- Born: Paul Israel Rapoport March 6, 1940 Flushing, New York, United States
- Died: July 9, 1987 (aged 47) New York, New York, United States
- Education: Cornell University, 1962; Columbia University Law School, 1965; New York University School of Law;
- Occupation: Lawyer
- Known for: Lesbian, Gay, Bisexual & Transgender Community Center; Gay Men's Health Crisis;

= Paul Rapoport =

American lawyer

Paul Israel Rapoport (March 6, 1940 - July 9, 1987) was an American lawyer and co-founder of both the New York City Lesbian, Gay, Bisexual & Transgender Community Center and Gay Men's Health Crisis. The private foundation that bore his name was, during its active years, one of the oldest and largest LGBT-focused foundations in the country.
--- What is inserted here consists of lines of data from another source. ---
### config.mk
export PLATFORM = sky130hd
export DESIGN_NAME = icache_axi_wrapper
export DESIGN_NICKNAME = d
export VERILOG_FILES = /design/src/design/icache_pkg.sv /design/src/design/icache_core.sv /design/src/design/refill_buffer.sv /design/src/design/axi_read_shim.sv /design/src/design/icache_axi_wrapper.sv
export VERILOG_INCLUDE_DIRS = /design/src /design/src/design
export SDC_FILE = /design/constraint.sdc
export NUM_CORES = 2
export LEC_CHECK = 0
export BUFFER_PORTS_ARGS = -buffer_cell sky130_fd_sc_hd__buf_4
export CORE_MARGIN = 2
export CORE_UTILIZATION = 50
export CTS_CLUSTER_SIZE = 24
export DETAILED_ROUTE_END_ITERATION = 8
export PLACE_DENSITY = 0.71
export SLEW_MARGIN = 20
export SYNTH_ARGS = -nofsm -noshare
export SYNTH_HDL_FRONTEND = slang
export SYNTH_SLANG_ARGS = --single-unit
### constraint.sdc
create_clock -name clk_i -period 13.4 [get_ports clk_i]
set_clock_uncertainty 0.2 [all_clocks]
set_input_delay 2.68 -clock clk_i [delete_from_list [all_inputs] [get_ports clk_i]]
set_output_delay 2.68 -clock clk_i [all_outputs]
set_load 0.01 [all_outputs]
### src/design/icache_config.svh
// Cache and bus geometry for the instruction cache
// and the base of the non-cacheable address range
`ifndef ICACHE_CONFIG_SVH
`define ICACHE_CONFIG_SVH

// Byte address width of fetch and bus addresses
`define ICACHE_ADDR_WIDTH 32

// Direct-mapped geometry
`define ICACHE_LINE_WIDTH 128
`define ICACHE_NUM_SETS   16

// Read channel
`define BUS_DATA_WIDTH 32
`define BUS_ID_WIDTH   4

// R beats needed to fill one line
`define ICACHE_LINE_BEATS (`ICACHE_LINE_WIDTH / `BUS_DATA_WIDTH)

// Everything at or above this address bypasses the cache
`define ICACHE_NC_BASE 32'h8000_0000

`endif

### src/design/icache_pkg.sv
// Packed structs shared by the instruction cache, the read shim
// and the refill buffer
`default_nettype none

`include "icache_config.svh"

package icache_pkg;

  // One cache line seen as bus-sized words, word 0 at the lowest address
  typedef logic [`ICACHE_LINE_BEATS-1:0][`BUS_DATA_WIDTH-1:0] cache_line_t;

  // Fetch port
  typedef struct packed {
    logic                          valid;
    logic [`ICACHE_ADDR_WIDTH-1:0] addr;
  } fetch_req_t;

  typedef struct packed {
    logic                          ready;
    logic                          valid;
    logic [`BUS_DATA_WIDTH-1:0]    data;
    logic [`ICACHE_ADDR_WIDTH-1:0] addr;
  } fetch_rsp_t;

  // Core to read shim
  typedef struct packed {
    logic [`ICACHE_ADDR_WIDTH-1:0] paddr;
    logic                          nc;
    logic [`BUS_ID_WIDTH-1:0]      tid;
  } miss_req_t;

  // Refill buffer to core
  typedef struct packed {
    cache_line_t              data;
    logic [`BUS_ID_WIDTH-1:0] tid;
  } line_rtrn_t;

  // Simplified AXI read channel, AR and R only
  typedef struct packed {
    logic                          ar_valid;
    logic [`ICACHE_ADDR_WIDTH-1:0] ar_addr;
    logic [7:0]                    ar_len;
    logic [`BUS_ID_WIDTH-1:0]      ar_id;
    logic                          r_ready;
  } axi_rd_req_t;

  typedef struct packed {
    logic                       ar_ready;
    logic                       r_valid;
    logic [`BUS_DATA_WIDTH-1:0] r_data;
    logic                       r_last;
    logic [`BUS_ID_WIDTH-1:0]   r_id;
  } axi_rd_rsp_t;

endpackage

`default_nettype wire

### src/design/icache_core.sv
// Direct-mapped instruction cache core: tag, valid and data arrays,
// hit/miss decision, fetch response and miss request
`default_nettype none
`timescale 1ns/1ps

`include "icache_config.svh"

module icache_core
  import icache_pkg::*;
(
  input  wire             clk_i,
  input  wire             rst_ni,
  input  wire             en_i,
  input  wire             flush_i,
  input  wire fetch_req_t fetch_req_i,
  output fetch_rsp_t      fetch_rsp_o,
  output logic            miss_valid_o,
  output miss_req_t       miss_req_o,
  input  wire             line_valid_i,
  input  wire line_rtrn_t line_rtrn_i,
  output logic            miss_o,
  output logic            busy_o
);

  localparam int ADDR_W   = `ICACHE_ADDR_WIDTH;
  localparam int OFFSET_W = $clog2(`ICACHE_LINE_WIDTH / 8);
  localparam int INDEX_W  = $clog2(`ICACHE_NUM_SETS);
  localparam int TAG_W    = ADDR_W - INDEX_W - OFFSET_W;
  localparam int WORD_LSB = $clog2(`BUS_DATA_WIDTH / 8);
  localparam int WSEL_W   = $clog2(`ICACHE_LINE_BEATS);

  // All refills from this cache use one id
  localparam logic [`BUS_ID_WIDTH-1:0] RD_TID = '0;

  typedef enum logic [1:0] {IDLE, HIT_RSP, WAIT_REFILL, FLUSHING} state_e;

  state_e state_q, state_d;

  logic [`ICACHE_NUM_SETS-1:0] valid_q, valid_d;
  logic [TAG_W-1:0]            tag_q  [`ICACHE_NUM_SETS];
  cache_line_t                 data_q [`ICACHE_NUM_SETS];

  logic [ADDR_W-1:0]          req_addr_q;
  logic                       req_nc_q;
  logic [`BUS_DATA_WIDTH-1:0] rsp_data_q;
  logic                       miss_valid_q;

  logic [INDEX_W-1:0] req_idx, fill_idx;
  logic [TAG_W-1:0]   req_tag, fill_tag;
  logic [WSEL_W-1:0]  req_wsel, fill_wsel;
  logic               rdy, accept, req_nc, req_hit, line_ok, fill_en;

  assign req_idx   = fetch_req_i.addr[OFFSET_W +: INDEX_W];
  assign req_tag   = fetch_req_i.addr[ADDR_W-1 -: TAG_W];
  assign req_wsel  = fetch_req_i.addr[WORD_LSB +: WSEL_W];
  assign fill_idx  = req_addr_q[OFFSET_W +: INDEX_W];
  assign fill_tag  = req_addr_q[ADDR_W-1 -: TAG_W];
  assign fill_wsel = req_addr_q[WORD_LSB +: WSEL_W];

  // New requests are taken while idle or while a hit is being answered
  assign rdy    = (state_q == IDLE || state_q == HIT_RSP) && !flush_i;
  assign accept = fetch_req_i.valid && rdy;

  // Disabled cache behaves like a non-cacheable region
  assign req_nc  = !en_i || (fetch_req_i.addr >= `ICACHE_NC_BASE);
  assign req_hit = !req_nc && valid_q[req_idx] && (tag_q[req_idx] == req_tag);

  assign line_ok = (state_q == WAIT_REFILL) && line_valid_i && (line_rtrn_i.tid == RD_TID);
  assign fill_en = line_ok && !req_nc_q;

  always_comb begin
    state_d = state_q;
    case (state_q)
      IDLE, HIT_RSP: begin
        if (flush_i) begin
          state_d = FLUSHING;
        end else if (accept) begin
          state_d = req_hit ? HIT_RSP : WAIT_REFILL;
        end else begin
          state_d = IDLE;
        end
      end
      WAIT_REFILL: begin
        if (line_ok) begin
          state_d = HIT_RSP;
        end
      end
      FLUSHING: begin
        if (!flush_i) begin
          state_d = IDLE;
        end
      end
      default: state_d = IDLE;
    endcase
  end

  // Flush takes priority over a line that returns in the same cycle
  always_comb begin
    valid_d = valid_q;
    if (fill_en) begin
      valid_d[fill_idx] = 1'b1;
    end
    if (flush_i) begin
      valid_d = '0;
    end
  end

  always_ff @(posedge clk_i or negedge rst_ni) begin
    if (!rst_ni) begin
      state_q      <= IDLE;
      valid_q      <= '0;
      miss_valid_q <= 1'b0;
    end else begin
      state_q      <= state_d;
      valid_q      <= valid_d;
      miss_valid_q <= accept && !req_hit;
    end
  end

  always_ff @(posedge clk_i) begin
    if (accept) begin
      req_addr_q <= fetch_req_i.addr;
      req_nc_q   <= req_nc;
    end
    if (accept && req_hit) begin
      rsp_data_q <= data_q[req_idx][req_wsel];
    end else if (line_ok) begin
      // A bypass burst is a single beat placed at word 0
      rsp_data_q <= req_nc_q ? line_rtrn_i.data[0] : line_rtrn_i.data[fill_wsel];
    end
    if (fill_en) begin
      tag_q[fill_idx]  <= fill_tag;
      data_q[fill_idx] <= line_rtrn_i.data;
    end
  end

  assign fetch_rsp_o.ready = rdy;
  assign fetch_rsp_o.valid = (state_q == HIT_RSP);
  assign fetch_rsp_o.data  = rsp_data_q;
  assign fetch_rsp_o.addr  = req_addr_q;

  // Line address for a refill, word address for a bypass
  assign miss_req_o.paddr = req_nc_q ?
                            {req_addr_q[ADDR_W-1:WORD_LSB], {WORD_LSB{1'b0}}} :
                            {req_addr_q[ADDR_W-1:OFFSET_W], {OFFSET_W{1'b0}}};
  assign miss_req_o.nc    = req_nc_q;
  assign miss_req_o.tid   = RD_TID;
  assign miss_valid_o     = miss_valid_q;

  assign miss_o = miss_valid_q;
  assign busy_o = (state_q == WAIT_REFILL);

  // The bus only returns lines that were asked for
  a_no_line_when_idle: assert property (
    @(posedge clk_i) disable iff (!rst_ni)
    line_valid_i |-> (state_q != IDLE)
  );

endmodule

`default_nettype wire

### src/design/refill_buffer.sv
// Refill buffer: shifts R beats into a cache line and returns it
// with the transaction id on the last beat
`default_nettype none
`timescale 1ns/1ps

`include "icache_config.svh"

module refill_buffer
  import icache_pkg::*;
(
  input  wire              clk_i,
  input  wire              rst_ni,
  input  wire axi_rd_rsp_t axi_rsp_i,
  output logic             line_valid_o,
  output line_rtrn_t       line_rtrn_o
);

  localparam int BEATS = `ICACHE_LINE_BEATS;

  logic                     first_q, first_d;
  cache_line_t              shift_q, shift_d;
  logic [`BUS_ID_WIDTH-1:0] id_q;

  // New beats enter at the top and move towards word 0
  always_comb begin
    first_d = first_q;
    shift_d = shift_q;
    if (axi_rsp_i.r_valid) begin
      first_d = axi_rsp_i.r_last;
      shift_d = {axi_rsp_i.r_data, shift_q[BEATS-1:1]};
      // Single-beat bursts must land at offset 0
      if (first_q) begin
        shift_d[0] = axi_rsp_i.r_data;
      end
    end
  end

  always_ff @(posedge clk_i or negedge rst_ni) begin
    if (!rst_ni) begin
      first_q <= 1'b1;
    end else begin
      first_q <= first_d;
    end
  end

  always_ff @(posedge clk_i) begin
    shift_q <= shift_d;
    if (axi_rsp_i.r_valid) begin
      id_q <= axi_rsp_i.r_id;
    end
  end

  assign line_valid_o     = axi_rsp_i.r_valid && axi_rsp_i.r_last;
  assign line_rtrn_o.data = shift_d;
  assign line_rtrn_o.tid  = axi_rsp_i.r_id;

  // Beats of one burst carry one id
  a_burst_id_stable: assert property (
    @(posedge clk_i) disable iff (!rst_ni)
    (axi_rsp_i.r_valid && !first_q) |-> (axi_rsp_i.r_id == id_q)
  );

endmodule

`default_nettype wire

### src/design/axi_read_shim.sv
// Read shim: holds a miss request on AR until it is accepted
// and chooses the burst length
`default_nettype none
`timescale 1ns/1ps

`include "icache_config.svh"

module axi_read_shim
  import icache_pkg::*;
(
  input  wire            clk_i,
  input  wire            rst_ni,
  input  wire            miss_valid_i,
  input  wire miss_req_t miss_req_i,
  output axi_rd_req_t    axi_req_o,
  input  wire            axi_ar_ready_i
);

  logic      pending_q, pending_d;
  miss_req_t req_q, req_d;

  // Request stays up until AR handshake, the core does not wait for it
  assign pending_d = !axi_ar_ready_i && (miss_valid_i || pending_q);
  assign req_d     = miss_valid_i ? miss_req_i : req_q;

  always_ff @(posedge clk_i or negedge rst_ni) begin
    if (!rst_ni) begin
      pending_q <= 1'b0;
    end else begin
      pending_q <= pending_d;
    end
  end

  always_ff @(posedge clk_i) begin
    req_q <= req_d;
  end

  assign axi_req_o.ar_valid = miss_valid_i || pending_q;
  assign axi_req_o.ar_addr  = req_d.paddr;
  // Full line for a refill, one beat for a bypass
  assign axi_req_o.ar_len   = req_d.nc ? 8'd0 : 8'(`ICACHE_LINE_BEATS - 1);
  assign axi_req_o.ar_id    = req_d.tid;
  assign axi_req_o.r_ready  = 1'b1;

  a_ar_hold: assert property (
    @(posedge clk_i) disable iff (!rst_ni)
    (axi_req_o.ar_valid && !axi_ar_ready_i) |=>
      (axi_req_o.ar_valid && $stable(axi_req_o.ar_addr))
  );

  // The core keeps one miss outstanding at a time
  a_single_miss: assert property (
    @(posedge clk_i) disable iff (!rst_ni)
    miss_valid_i |-> !pending_q
  );

endmodule

`default_nettype wire

### src/design/icache_axi_wrapper.sv
// Top level of the instruction cache: core, AR shim and
// refill buffer on a simplified AXI read channel
`default_nettype none
`timescale 1ns/1ps

module icache_axi_wrapper
  import icache_pkg::*;
(
  input  wire              clk_i,
  input  wire              rst_ni,
  input  wire              en_i,
  input  wire              flush_i,
  input  wire fetch_req_t  fetch_req_i,
  output fetch_rsp_t       fetch_rsp_o,
  output logic             miss_o,
  output logic             busy_o,
  output axi_rd_req_t      axi_req_o,
  input  wire axi_rd_rsp_t axi_rsp_i
);

  logic       miss_valid;
  miss_req_t  miss_req;
  logic       line_valid;
  line_rtrn_t line_rtrn;

  icache_core i_icache_core (
    .clk_i        (clk_i),
    .rst_ni       (rst_ni),
    .en_i         (en_i),
    .flush_i      (flush_i),
    .fetch_req_i  (fetch_req_i),
    .fetch_rsp_o  (fetch_rsp_o),
    .miss_valid_o (miss_valid),
    .miss_req_o   (miss_req),
    .line_valid_i (line_valid),
    .line_rtrn_i  (line_rtrn),
    .miss_o       (miss_o),
    .busy_o       (busy_o)
  );

  axi_read_shim i_axi_read_shim (
    .clk_i          (clk_i),
    .rst_ni         (rst_ni),
    .miss_valid_i   (miss_valid),
    .miss_req_i     (miss_req),
    .axi_req_o      (axi_req_o),
    .axi_ar_ready_i (axi_rsp_i.ar_ready)
  );

  refill_buffer i_refill_buffer (
    .clk_i        (clk_i),
    .rst_ni       (rst_ni),
    .axi_rsp_i    (axi_rsp_i),
    .line_valid_o (line_valid),
    .line_rtrn_o  (line_rtrn)
  );

endmodule

`default_nettype wire

==> summary.md <==
| Metric | Value |
|---|---|
| Synthesis-to-layout area growth | `13.1%` |
| #FFs+latches synth | `2683` |
| Routed len/inst | `30.1 um` |
| HP Class | `flip-flop to flip-flop` |
| PostCTS Resize Cnt | `0` |
| Worst-Skew Late Latency | `roughly 900 ps` |
| Post-synth cell types | `62` |
| Clock transition at the registers of the reported paths | `60 ps` |
| TritonCTS clock tree | `built` |
| Commonest cells in the netlist | `2497 x edfxtp_1, 742 x mux4_2, 165 x dfxtp_1, 145 x mux2_2, 145 x nor2_1` |
| Largest net degree at the start of global routing | `132` |
| Worst path arrival time | `~7800 ps` |
| Avg Vias per Cell | `6.21` |
| Biggest area consumer among synthesized cells | `edfxtp_1` |
| H-Tree Depth | `5` |
| DRT iter0 DRCs | `5150` |
| Post-route clock period utilization | `56.2%` |
| Height of the die | `between 400 and 500 um` |
| Gr usage total | `around 22%` |
| Crit. End Element | `flip-flop` |
| WP data required | `between 10000 and 15000 ps` |
| IO buf count | `182` |
| Final wirelength | `about 230 mm` |
| TritonCTS Buffers | `283` |
| CTS sink cnt | `roughly 2700` |
| Syn Area/Cell | `22.9 um^2` |
| Hold Vio Cnt, Final | `0` |
| Worst hold slack | `271 ps` |
| GPL Wtd Cong | `approximately 0.76` |
| Initial antenna violation count | `3` |
| Status | `complete, no violations` |
| WL met2 | `114 mm` |
| Highest routed layer | `met5` |
| Number of synthesized flops with an enable pin | `2497` |
| Pwr dens | `158 nW/um^2` |
| Slew margin rel. | `between 20% and 30%` |
| Final global-route overflow total | `0` |
| DP Wirelength | `~120 mm` |
| Worst-margin pin slew | `1170 ps` |
| Final Max Tran Viols | `0` |
| Fin util | `56.8%` |
| Die width | `457 um` |
| Count leader, synth | `edfxtp_1` |
| First-pass GRT wire length | `339 mm` |
| Syn Std Cell Area | `between 100000 and 150000 um^2` |
| Final setup violating endpoints | `0` |
| Fin Setup TNS | `0 ps` |
| Total die area | `209000 um^2` |
| Lkg Pwr | `37.0 nW` |
| Core Rows | `166` |
| Placed inst area | `around 110000 um^2` |
| DRC Markers | `0` |
| Synth top area cells | `edfxtp_1 73%, mux4_2 16%, dfxtp_1 3.2%, mux2_2 1.6%, mux2i_1 0.95%` |
| Tmin final | `7530 ps` |
| Router iterations before antenna repair | `5` |
| Total Power | `18.4 mW` |
| Share of cells above drive strength 1 | `between 30 and 40%` |
| Asr flop ratio synth | `0.783%` |
| Top FF cell, synth | `edfxtp_1` |
| Core Footprint | `204000 um^2` |
| YS warnings | `0` |
| Starting density of the core | `50.2%` |
| WL met1 | `93.9 mm` |
| Max VDD drop | `134 uV` |
| Met3 WL | `17.1 mm` |
| Synth Instances | `4487` |
| Vias in the first global route | `49200` |
| Nets@finish | `4853` |
| Max FO, Critical Path | `95` |
| Fillers | `14600` |
| Top cell type's share of synthesized area | `73.0%` |
| Seq/Total Area, Yosys | `approximately three quarters` |
| Final instance area | `116000 um^2` |
| Max_cap viols | `0` |
| Critical path class | `primary input to flip-flop` |
| ANT nets after route | `0` |
| IO Pins | `190` |
| RSZ-0062 raised after global routing | `false` |
| Clk buf depth | `4` |
| Post-CTS setup buffer count | `0` |
| Via count | `47700` |
| Startpoint Class | `primary input` |
| Fmax | `133 MHz` |
| Root Buffer | `clkbuf_16` |
| CTS Hold Buffers Added | `0` |
==> metal layers <==
metal / track usage [%] / up-vias
met5: 0 / -
met4: 6.33 / 2
met3: 3.41 / 389
met2: 35.6 / 2077
met1: 31.6 / 25700
li1: - / 19500
==> cell usage in the layout (no fill, tap or decap), types with 6 or more instances in the layout <==
cell type	instances
a221oi_1	6
dfxtp_1	165
clkinvlp_4	9
nor3_1	6
inv_6	6
a22oi_1	15
mux2i_1	97
clkbuf_1	78
nor2_1	132
inv_1	10
a21oi_2	20
clkinv_2	39
a21oi_1	50
xor2_1	10
bufinv_16	16
nor2_4	13
nand2b_1	12
dfrtp_1	19
conb_1	7
clkinv_1	22
nand2_1	21
o22ai_1	32
o21ai_0	68
clkbuf_16	291
nor2b_1	15
buf_12	10
buf_4	267
edfxtp_1	2497
mux4_2	742
nand3_1	7
mux2_4	24
mux2_2	145
xnor2_1	18
clkbuf_8	30
==> critical path: stages <==
cell      delay, ps
buf_8           630
buf_4           770
mux4_2          600
mux2i_1         170
nand2b_1         80
a221oi_1        300
o21ai_1         160
nor4_2          580
nand4_4         670
nand2_4         990
==> state kept, by name, indices dropped and copies added, names as in the netlist <==
register and count:
i_refill_buffer.first_q 1, i_axi_read_shim.pending_q 1, i_refill_buffer.shift_q 128, i_icache_core.valid_q 16
i_icache_core.data_q 2048, i_icache_core.miss_o 1, i_axi_read_shim.req_q 37, i_icache_core.rsp_data_q 32
i_icache_core.tag_q 384, i_icache_core.req_addr_q 32, i_icache_core.state_q 2, i_icache_core.req_nc_q 1
==> cell families (layout without fill, tap and decap cells) <==
logic type      count (synthesis)  in the layout  synth area share [%]
other cells                     2              9               0.00731
simple gates                  240            240                  1.07
compound gates                229            229                  1.35
flops                        2683           2683                  76.7
buf+inv                       297            790                  1.43
xor+xnor                       28             28                 0.239
mux                          1008           1008                  19.2
==> final cells by class <==
class / count / area [um^2] / share of cell area (%)
antenna: 2 / 5.00 / 0.00431
timing repair buffer: 284 / 2320 / 1.99
sequential: 2683 / 78800 / 67.9
inverter: 13 / 48.8 / 0.0420
clock buffer: 397 / 7960 / 6.86
clock inverter: 96 / 913 / 0.787
multi-input combinational: 1512 / 22700 / 19.5
tap: 2688 / 3360 / 2.90
==> report_power, final <==
| group | internal, mW | total (mW) | switching, mW | leakage, nW |
|---|---|---|---|---|
| combinational | 0.512 | 1.25 | 0.737 | 8.57 |
| sequential | 9.50 | 9.59 | 0.0839 | 24.1 |
| clock | 4.45 | 7.51 | 3.07 | 4.34 |
| total | 14.5 | 18.4 | 3.89 | 37.0 |
==> through the flow <==
step	std cells	setup slack, ps
after CTS	7672	5890
after floorplan	4492	2510
after detailed placement	7179	4920
final	7675	5870
after global placement	7178	4960
after global routing	7674	5660
==> worst paths after layout <==
path                                     startpoint                             to  slack, ps  cells after the start
setup / recovery                     fetch_req_i[5]   i_icache_core.rsp_data_q[20]       5870                     10
hold / removal             i_axi_read_shim.req_q[1]       i_axi_read_shim.req_q[1]        270                      1
setup reg to reg           i_icache_core.state_q[1]  i_icache_core.data_q[13][109]       7830                      8
hold reg to reg            i_axi_read_shim.req_q[1]       i_axi_read_shim.req_q[1]        270                      1
max in group asynchronous                    rst_ni      i_axi_read_shim.pending_q      11190                      1
min in group asynchronous                    rst_ni           i_icache_core.miss_o       1510                      1
Note: power is estimated with default switching activity, not from simulation.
Rapoport was born in Flushing, New York in 1940, the son of Ida and David and younger brother of Daniel, and attended New York City P.S. 107, the Horace Mann School and Cornell University, from which he graduated in 1962. He graduated cum laude from Columbia University Law School in 1965, and later received an LL.M. in tax from New York University School of Law.

Rapoport died of AIDS at New York University Medical Center at the age of 47. In September 1987 his estate of roughly $8 million was used to establish The Paul Rapoport Foundation, which at Rapoport's direction gave to LGBT and HIV/AIDS causes in the New York metropolitan area.

In a press release dated July 6, 2009 the Paul Rapoport Foundation announced its intention to spend out. The Foundation ceased operations in June 2015. Its archives are located in the Human Sexuality Collection of the Cornell University Library.